The Hawks were less thrilled with Canada and they all quit and went back to ‘Merka, except for Levon Helm, the good ol’ boy drummer. Ronnie Hawkins was forced to recruit a new set of Hawks. He found some good ol’ Ontario boys in Robbie Robertson, Rick Danko, Richard Manuel and Garth Hudson. This version of The Hawks was rehearsed within an inch of their lives by Hawkins, a notorious perfectionist. When, some 5 or 6 years later, this tight group of Hawks up and quit on Hawkins, they changed their name to The Band and worked with some barely known folk singer named Bob Dylan in a barely known town in upper New York named Woodstock.

This is why, in homage to their early mentor, Ronnie Hawkins appeared at The Last Waltz.

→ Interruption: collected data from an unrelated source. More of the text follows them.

## flow/config.mk

```make
export PLATFORM = sky130hd
export DESIGN_NAME = cpu
export DESIGN_NICKNAME = cpu
export VERILOG_FILES = /design/flow/design.v
export SDC_FILE = /design/flow/constraint.sdc
export NUM_CORES = 4
export LEC_CHECK = 0
export ABC_AREA = 1
export CAP_MARGIN = 20
export CORE_MARGIN = 2
export CORE_UTILIZATION = 72
export CTS_CLUSTER_DIAMETER = 170
export PLACE_DENSITY_LB_ADDON = 0.27
export SETUP_SLACK_MARGIN = 1.19
export SLEW_MARGIN = 20
```

## flow/constraint.sdc

```tcl
create_clock -name core_clock -period 4.19 [get_ports {clock}]
set_input_delay 0.8380 -clock core_clock [delete_from_list [all_inputs] [get_ports {clock}]]
set_output_delay 0.8380 -clock core_clock [all_outputs]
set_load 0.01 [all_outputs]
```

## flow/design.v

```verilog
module regfile(clock,raddr1,rout1,raddr2,rout2,wen,waddr,win);
    input clock;    
    input wen; 
    input [15:0] win;
    input [2:0] raddr1,raddr2;
    input [2:0] waddr;
    output [15:0] rout1,rout2;
    reg [15:0] ram[7:0];
    assign rout1 = ram[raddr1];
    assign rout2 = ram[raddr2];
    always @(posedge clock) 
    begin
        ram[0]<=16'b0;
        if (wen) 
        begin
            if(waddr!=0) ram[waddr]<= win;
        end
    end
endmodule
module fetch_module(clock,reset,brbus,inst,imem_addr,imem_data);
    input clock;
    input reset;
    input [17:0]brbus;
    output [11:0]imem_addr;  
    input [15:0]imem_data;   
    output [15:0]inst;  
    reg [15:0]inst;
    reg [15:0] pc;
    wire brbus_valid;  
    wire brbus_taken;  
    wire [15:0]brbus_offset;
    assign brbus_valid=brbus[17];
    assign brbus_taken=brbus[16];
    assign brbus_offset=brbus[15:0];
    wire [15:0]rom_out;
    assign imem_addr=pc[12:1];
    assign rom_out=imem_data;
    reg rom_en;
    always @(posedge clock) begin
        if(reset==1) begin
            rom_en<=0;
        end
        else begin
            rom_en<=1;
        end
    end
    always @(posedge clock) begin
        if(reset==1) begin
            pc<=0;
        end
        else if(brbus_taken==1) begin
            pc<=pc+brbus_offset;
        end
        else if(brbus_valid==1) begin
            pc<=pc+2;
        end
    end
    always @(posedge clock) begin
        if(reset==1) begin
            inst<=0;
        end
        else begin
            inst<=(rom_en==1)? rom_out:16'h0000;
        end
    end
endmodule  
module decode_module(clock,reset,inst,ex_dest,mem_dest,wb_dest,wbbus,brbus,idbus);
    input clock;
    input reset;
    input [15:0]inst;
    input [2:0] ex_dest,mem_dest,wb_dest;
    input [19:0]wbbus;
    output [55:0]idbus;
    reg [55:0] idbus;
    output [17:0]brbus;
    wire wbbus_valid;
    wire [2:0]wbbus_dest;
    wire [15:0]wbbus_value;
    reg idbus_valid;
    wire [3:0]idbus_op;
    wire [2:0]idbus_dest;
    wire [15:0]idbus_value1;
    wire [15:0]idbus_value2;
    wire [15:0]idbus_stvalue;
    reg brbus_valid;
    reg brbus_taken;
    reg [15:0]brbus_offset;
    assign wbbus_valid=wbbus[19];
    assign wbbus_dest=wbbus[18:16];
    assign wbbus_value=wbbus[15:0];
    reg [15:0] inst_save;
    reg inst_save_valid;
    always @(posedge clock) begin
        if(reset==1) begin
            inst_save<=0;
            inst_save_valid<=1'b0;
        end
        else begin
            if(brbus_valid==1) begin
                inst_save<=0;
                inst_save_valid<=1'b0;
            end
            else if(inst_save_valid==1'b0) begin
                inst_save<=inst;
                inst_save_valid<=1'b1;
            end
        end
    end
    reg [15:0] cur_inst;
    always @(*) begin
        if(inst_save_valid==0) begin
            cur_inst<=inst;
        end
        else begin
            cur_inst<=inst_save;
        end
    end
    reg [2:0]reg_rd_addr2;
    always @(*) begin
        if(cur_inst[15:12]==4'b1011) begin  
            reg_rd_addr2<=cur_inst[11:9];
        end
        else begin
            reg_rd_addr2<=cur_inst[5:3];
        end
    end
    regfile registers(.clock(clock),.raddr1(cur_inst[8:6]),.rout1(idbus_value1),.raddr2(reg_rd_addr2),
                .rout2(idbus_value2),.wen(wbbus_valid),.waddr(wbbus_dest),.win(wbbus_value));
    assign idbus_stvalue={{11{cur_inst[5]}},cur_inst[4:0]};
    assign idbus_op=cur_inst[15:12];
    assign idbus_dest=cur_inst[11:9];
    reg reset_over;
    always @(posedge clock) begin
        if(reset==1) begin
            reset_over<=0;
        end
        else begin
            reset_over<=1;
        end
    end
    always @(*) begin
        if(reset_over==1) begin
            brbus_valid<=1'b1;
        end
        else begin
            brbus_valid<=1'b0;
        end
        if((cur_inst[8:6]!=0)&&((cur_inst[8:6]==ex_dest)||(cur_inst[8:6]==mem_dest)||(cur_inst[8:6]==wb_dest))) begin
            brbus_valid<=1'b0;
        end
        if(cur_inst[15:14]!=4'b11) begin
            if((cur_inst[11:9]!=0)&&((cur_inst[11:9]==ex_dest)||(cur_inst[11:9]==mem_dest)||(cur_inst[11:9]==wb_dest))) begin
                brbus_valid<=1'b0;
            end
            if((cur_inst[15]==1'b0)||(cur_inst[15:12]==4'b1000)) begin
                if((cur_inst[5:3]!=0)&&((cur_inst[5:3]==ex_dest)||(cur_inst[5:3]==mem_dest)||(cur_inst[5:3]==wb_dest))) begin
                    brbus_valid<=1'b0;
                end
            end
        end
    end
    always @(*) begin
        brbus_taken<=1'b0;
        brbus_offset<=16'h0000;
        if(cur_inst[15:14]==2'b11) begin  
            if((cur_inst[8:6]==0)||((cur_inst[8:6]!=ex_dest)&&(cur_inst[8:6]!=mem_dest)&&(cur_inst[8:6]!=wb_dest))) begin
                case(cur_inst[10:9])
                    2'b00: begin  
                        if(idbus_value1==0) begin
                            brbus_taken<=1'b1;
                            brbus_offset<={{11{cur_inst[5]}},cur_inst[4:0]};
                        end
                    end
                    2'b01: begin  
                        if((idbus_value1[15]==0)&&(idbus_value1[14:0]!=0)) begin
                            brbus_taken<=1'b1;
                            brbus_offset<={{11{cur_inst[5]}},cur_inst[4:0]};
                        end
                    end
                    2'b10: begin  
                        if((idbus_value1[15]==1)||(idbus_value1==0)) begin
                            brbus_taken<=1'b1;
                            brbus_offset<={{11{cur_inst[5]}},cur_inst[4:0]};
                        end
                    end
                endcase
            end
        end
    end
    always @(posedge clock) begin
        if(reset==1) begin
            idbus_valid<=0;
        end
        else begin
            idbus_valid<=brbus_valid;
        end
    end
    assign brbus[17]=brbus_valid;
    assign brbus[16]=brbus_taken;
    assign brbus[15:0]=brbus_offset;
    always @(posedge clock) begin
        if(reset==1) begin
            idbus<=0;
        end
        else begin
            idbus[55]<=brbus_valid;
            idbus[54:51]<=idbus_op;
            idbus[50:48]<=idbus_dest;
            idbus[47:32]<=idbus_value1;
            idbus[31:16]<=idbus_value2;
            idbus[15:0]<=idbus_stvalue;
        end
    end
endmodule
module alu_module(clock,reset,idbus,exbus,ex_dest);
    input clock;
    input reset;
    input [55:0]idbus;
    output [39:0]exbus;
    reg [39:0]exbus;
    output [2:0]ex_dest;
    reg [2:0]ex_dest;
    wire idbus_valid;
    wire [3:0]idbus_op;
    wire [2:0]idbus_dest;
    wire [15:0]idbus_value1;
    wire [15:0]idbus_value2;
    wire [15:0]idbus_stvalue;
    reg exbus_valid;
    reg [3:0]exbus_op;
    reg [2:0]exbus_dest;
    reg [15:0]exbus_exresult;
    reg [15:0]exbus_stvalue;
    assign idbus_valid=idbus[55];
    assign idbus_op=idbus[54:51];
    assign idbus_dest=idbus[50:48];
    assign idbus_value1=idbus[47:32];
    assign idbus_value2=idbus[31:16];
    assign idbus_stvalue=idbus[15:0];
    always @(*) begin
        if(idbus_valid==1) begin
            ex_dest<=idbus_dest;
        end
        else begin
            ex_dest<=0;
        end
    end
    always @(*) begin
        exbus_valid<=0;
        exbus_op<=0;
        exbus_dest<=0;
        exbus_exresult<=16'h0000;
        exbus_stvalue<=16'h0000;
        if(idbus_valid==1'b1) begin
            exbus_valid<=1;
            exbus_op<=idbus_op;
            exbus_dest<=idbus_dest;
            case(idbus_op)
                4'b0001: begin  
                    exbus_exresult<=idbus_value1+idbus_value2;
                end
                4'b0010: begin  
                    exbus_exresult<=idbus_value1-idbus_value2;
                end
                4'b0011: begin  
                    exbus_exresult<=idbus_value1&idbus_value2;
                end
                4'b0100: begin  
                    exbus_exresult<=idbus_value1|idbus_value2;
                end
                4'b0101: begin  
                    exbus_exresult<=~idbus_value1;
                end
                4'b0110: begin  
                    exbus_exresult<=idbus_value1<<idbus_value2[3:0];
                end
                4'b0111: begin  
                    exbus_exresult<=(~(16'hffff>>idbus_value2[3:0]))|(idbus_value1>>idbus_value2[3:0]);
                end
                4'b1000: begin  
                    exbus_exresult<=idbus_value1>>idbus_value2[3:0];
                end
                4'b1001: begin  
                    exbus_exresult<=idbus_value1+idbus_stvalue;
                end
                4'b1010: begin  
                    exbus_exresult<=idbus_value1+idbus_stvalue;
                end
                4'b1011: begin  
                    exbus_exresult<=idbus_value1+idbus_stvalue;
                    exbus_stvalue<=idbus_value2;
                end
            endcase
        end
    end
    always @(posedge clock) begin
        if(reset==1) begin
            exbus<=0;
        end
        else begin
            exbus[39]<=exbus_valid;
            exbus[38:35]<=exbus_op;
            exbus[34:32]<=exbus_dest;
            exbus[31:16]<=exbus_exresult;
            exbus[15:0]<=exbus_stvalue;
        end
    end
endmodule 
module mem_module(clock,reset,exbus,membus,mem_dest,dmem_addr,dmem_we,dmem_wdata,dmem_rdata);
    input clock;
    input reset;
    output [11:0]dmem_addr;   
    output dmem_we;           
    output [15:0]dmem_wdata;  
    input [15:0]dmem_rdata;   
    input [39:0]exbus;
    output [39:0]membus;
    reg [39:0] membus;
    output [2:0]mem_dest;
    reg [2:0]mem_dest;
    wire exbus_valid;
    wire [3:0]exbus_op;
    wire [2:0]exbus_dest;
    wire [15:0]exbus_exresult;
    wire [15:0]exbus_stvalue;
    wire membus_valid;
    wire [3:0]membus_op;
    wire [2:0]membus_dest;
    wire [15:0]membus_exresult;
    wire [15:0]membus_memresult;
    assign exbus_valid=exbus[39];
    assign exbus_op=exbus[38:35];
    assign exbus_dest=exbus[34:32];
    assign exbus_exresult=exbus[31:16];
    assign exbus_stvalue=exbus[15:0];
    always @(*) begin
        if(exbus_valid==1) begin
            mem_dest<=exbus_dest;
        end
        else begin
            mem_dest<=0;
        end
end
    reg rd_wr;  
    always @(*) begin
        rd_wr<=0;
        if(exbus_op==4'b1011) begin  
            rd_wr<=1;
        end
    end
    assign membus_valid=exbus_valid;
    assign membus_op=exbus_op;
    assign membus_dest=exbus_dest;
    assign membus_exresult=exbus_exresult;
    assign dmem_addr=exbus_exresult[11:0];
    assign dmem_we=rd_wr;
    assign dmem_wdata=exbus_stvalue;
    assign membus_memresult=dmem_rdata;
    always @(posedge clock) begin
        if(reset==1) begin
            membus<=0;
        end
        else begin
            membus[39]<=membus_valid;
            membus[38:35]<=membus_op;
            membus[34:32]<=membus_dest;
            membus[31:16]<=membus_exresult;
            membus[15:0]<=membus_memresult;
        end
    end
endmodule 
module wb_module(clock,reset,membus,wbbus,wb_dest);
    input clock;
    input reset;
    input [39:0]membus;
    output [19:0]wbbus;
    reg [19:0]wbbus;
    output [2:0]wb_dest;
    reg [2:0]wb_dest;
    wire membus_valid;
    wire [3:0]membus_op;
    wire [2:0]membus_dest;
    wire [15:0]membus_exresult;
    wire [15:0]membus_memresult;
    reg wbbus_valid;
    reg [2:0]wbbus_dest;
    reg [15:0]wbbus_value;
    assign membus_valid=membus[39];
    assign membus_op=membus[38:35];
    assign membus_dest=membus[34:32];
    assign membus_exresult=membus[31:16];
    assign membus_memresult=membus[15:0];
    always @(*) begin
        if(membus_valid==1) begin
            wb_dest<=membus_dest;
        end
        else begin
            wb_dest<=0;
        end
    end
    always @(*) begin
        wbbus_valid<=0;
        wbbus_dest<=0;
        wbbus_value<=0;
        if(membus_valid==1) begin
            if((membus_op[3]==1'b0)||((membus_op[3:2]==2'b10)&&(membus_op[1:0]!=2'b11))) begin
                wbbus_valid<=1;
                wbbus_dest<=membus_dest;
                wbbus_value<=(membus_op[3:1]==3'b101)? membus_memresult:membus_exresult;
            end
        end
    end
    always @(*) begin
        wbbus[19]<=wbbus_valid;
        wbbus[18:16]<=wbbus_dest;
        wbbus[15:0]<=wbbus_value;
    end
endmodule
module cpu(clock,reset,imem_addr,imem_data,dmem_addr,dmem_we,dmem_wdata,dmem_rdata);
    input clock;
    input reset;
    output [11:0]imem_addr;
    input [15:0]imem_data;
    output [11:0]dmem_addr;
    output dmem_we;
    output [15:0]dmem_wdata;
    input [15:0]dmem_rdata;
    wire [17:0]brbus;
    wire [15:0]inst;
    wire [2:0] ex_dest,mem_dest,wb_dest;
    wire [19:0]wbbus;
    wire [55:0]idbus;
    wire [39:0]exbus;
    wire [39:0]membus;
    fetch_module fetch(.clock(clock),.reset(reset),.brbus(brbus),.inst(inst),.imem_addr(imem_addr),.imem_data(imem_data));
    decode_module decode(.clock(clock),.reset(reset),.inst(inst),.ex_dest(ex_dest),.mem_dest(mem_dest),
                        .wb_dest(wb_dest),.wbbus(wbbus),.brbus(brbus),.idbus(idbus));
    alu_module alu(.clock(clock),.reset(reset),.idbus(idbus),.exbus(exbus),.ex_dest(ex_dest));
    mem_module mem(.clock(clock),.reset(reset),.exbus(exbus),.membus(membus),.mem_dest(mem_dest),
                   .dmem_addr(dmem_addr),.dmem_we(dmem_we),.dmem_wdata(dmem_wdata),.dmem_rdata(dmem_rdata));
    wb_module wb(.clock(clock),.reset(reset),.membus(membus),.wbbus(wbbus),.wb_dest(wb_dest));
endmodule
```

## flow/run.sh

```bash
#!/bin/bash
# the make line also repeats each setting of config.mk as NAME=value (left out here)
make -C /OpenROAD-flow-scripts/flow DESIGN_CONFIG=/design/flow/config.mk WORK_HOME=/design/flow/orfs CLKGATE_MAP_FILE= finish
```

==> results_slide.txt, run 1 <==
Physical Implementation Snapshot

Outcome
  • Outcome: did not finish
  • Failed at: global routing (5_1_grt)
  • Error: [ERROR GRT-0232] Routing congestion too high. Check the congestion heatmap in the GUI.

Floorplanning
  • Placement Rows: 55
  • I/O pins: 75
  • Overall die area: 0.0240 mm²
  • Chip width: 155 µm
  • Floorplan die height: 155 µm
  • Initial Utilization: 0.729
  • Area of the placeable core: 0.0225 mm²

Clock network
  • Clock tree root driver cell: sky130_fd_sc_hd__clkbuf_16
  • Number of clock sinks: 301
  • Count of hold-fix buffers inserted at cts: 0
  • Number of levels in the clock H-tree: 1
  • Number of clock buffers inserted by TritonCTS: 30
  • Number of buffers between clock root and the deepest sink: 3

Yosys
  • Yosys warning count: 6
  • Proportion of synthesized flip-flops having asynchronous set or reset: 0
  • Sequential element share of the synthesized area: 0.436
  • Area share of and-or/or-and cells after synthesis: 0.140
  • Commonest flop: sky130_fd_sc_hd__dfxtp_1
  • Post-synthesis cell type count: 57
  • Number of enable-type register cells in the synthesized netlist: 112
  • Simple Share, Synth: 0.253
  • Portion of synthesized cell area occupied by the leading cell type: 0.231
  • Largest combinational cell category by area: simple AND/OR/NAND/NOR gates
  • Synth top cell by count: sky130_fd_sc_hd__nand2_1
  • Instance tally after logic synthesis: 2185
  • Total cell area reported by yosys after synthesis: 0.0164 mm²
  • Fraction of synthesized area in multiplexers: 0.00427
  • Leading post-synthesis cells by instance count: sky130_fd_sc_hd__nand2_1, sky130_fd_sc_hd__inv_1, sky130_fd_sc_hd__nor2_1
  • Count of instantiated cells in the yosys netlist: 2185
  • Adder-cell area share of the yosys netlist: 0.0269
  • Per-instance average area after synthesis: 7.51 µm²
  • Post-synthesis share of cell area spent on xor and xnor gates: 0.0267
  • Synthesis-stage register bit count: 301
  • Cell taking the most area after synthesis: sky130_fd_sc_hd__dfxtp_1
  • Cells taking the most area after synthesis: sky130_fd_sc_hd__dfxtp_1, sky130_fd_sc_hd__edfxtp_1, sky130_fd_sc_hd__nand2_1, sky130_fd_sc_hd__inv_1, sky130_fd_sc_hd__nor2_1
  • Area of the mapped netlist: 0.0164 mm²

Placed design
  • IO buf count: 74
  • Post-detailed-placement cell area: 0.0174 mm²
  • Final HPWL from detailed placement: 35.9 mm
  • Worst slack, placed: 0.131 ns
  • GP Congestion: 1.08

GRT
  • Total routing usage reported by global routing: 0.842
  • Sum of overflow across all layers after global routing: 156
==> metal layers <==
metal  overflow  global-route usage
met1          3               0.843
met2         71               0.960
met3          4               0.725
met4         78               0.865
met5          0               0.449
==> what timing repair did <==
item,CTS
cloned,6
resized,166
pin swaps,71
setup buffers,109
endpoints found under the setup margin,32
==> through the flow <==
stage,instances,util
4_1_cts,2641,0.890
3_3_place_gp,2470,0.773
3_5_place_dp,2470,0.773
2_1_floorplan,2200,-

When the band called The Hawks quit to become The Band, Hawkins hired a new band, which he called “And Many Others.” When, some 4 years later, Hawkins fired “And Many Others” they took the name Crowbar. This was also in homage to Hawkins who told them as he sacked them, “You guys are so crazy, you could fuck up a crowbar in 3 seconds.”

Crowbar became one of Canada’s best-known bands, who had a huge hit in 1971 with “Oh, What A Feeling.”

John Lennon & friends bundled against the Canadian cold

I wasn’t as lucky as John Lennon, who hung out at Ronnie’s farm signing his Bag One lithographs while planning a peace festival. However, I was still fortunate enough to meet Ronnie Hawkins twice. Both times he had me laughing so hysterically, my sides hurt.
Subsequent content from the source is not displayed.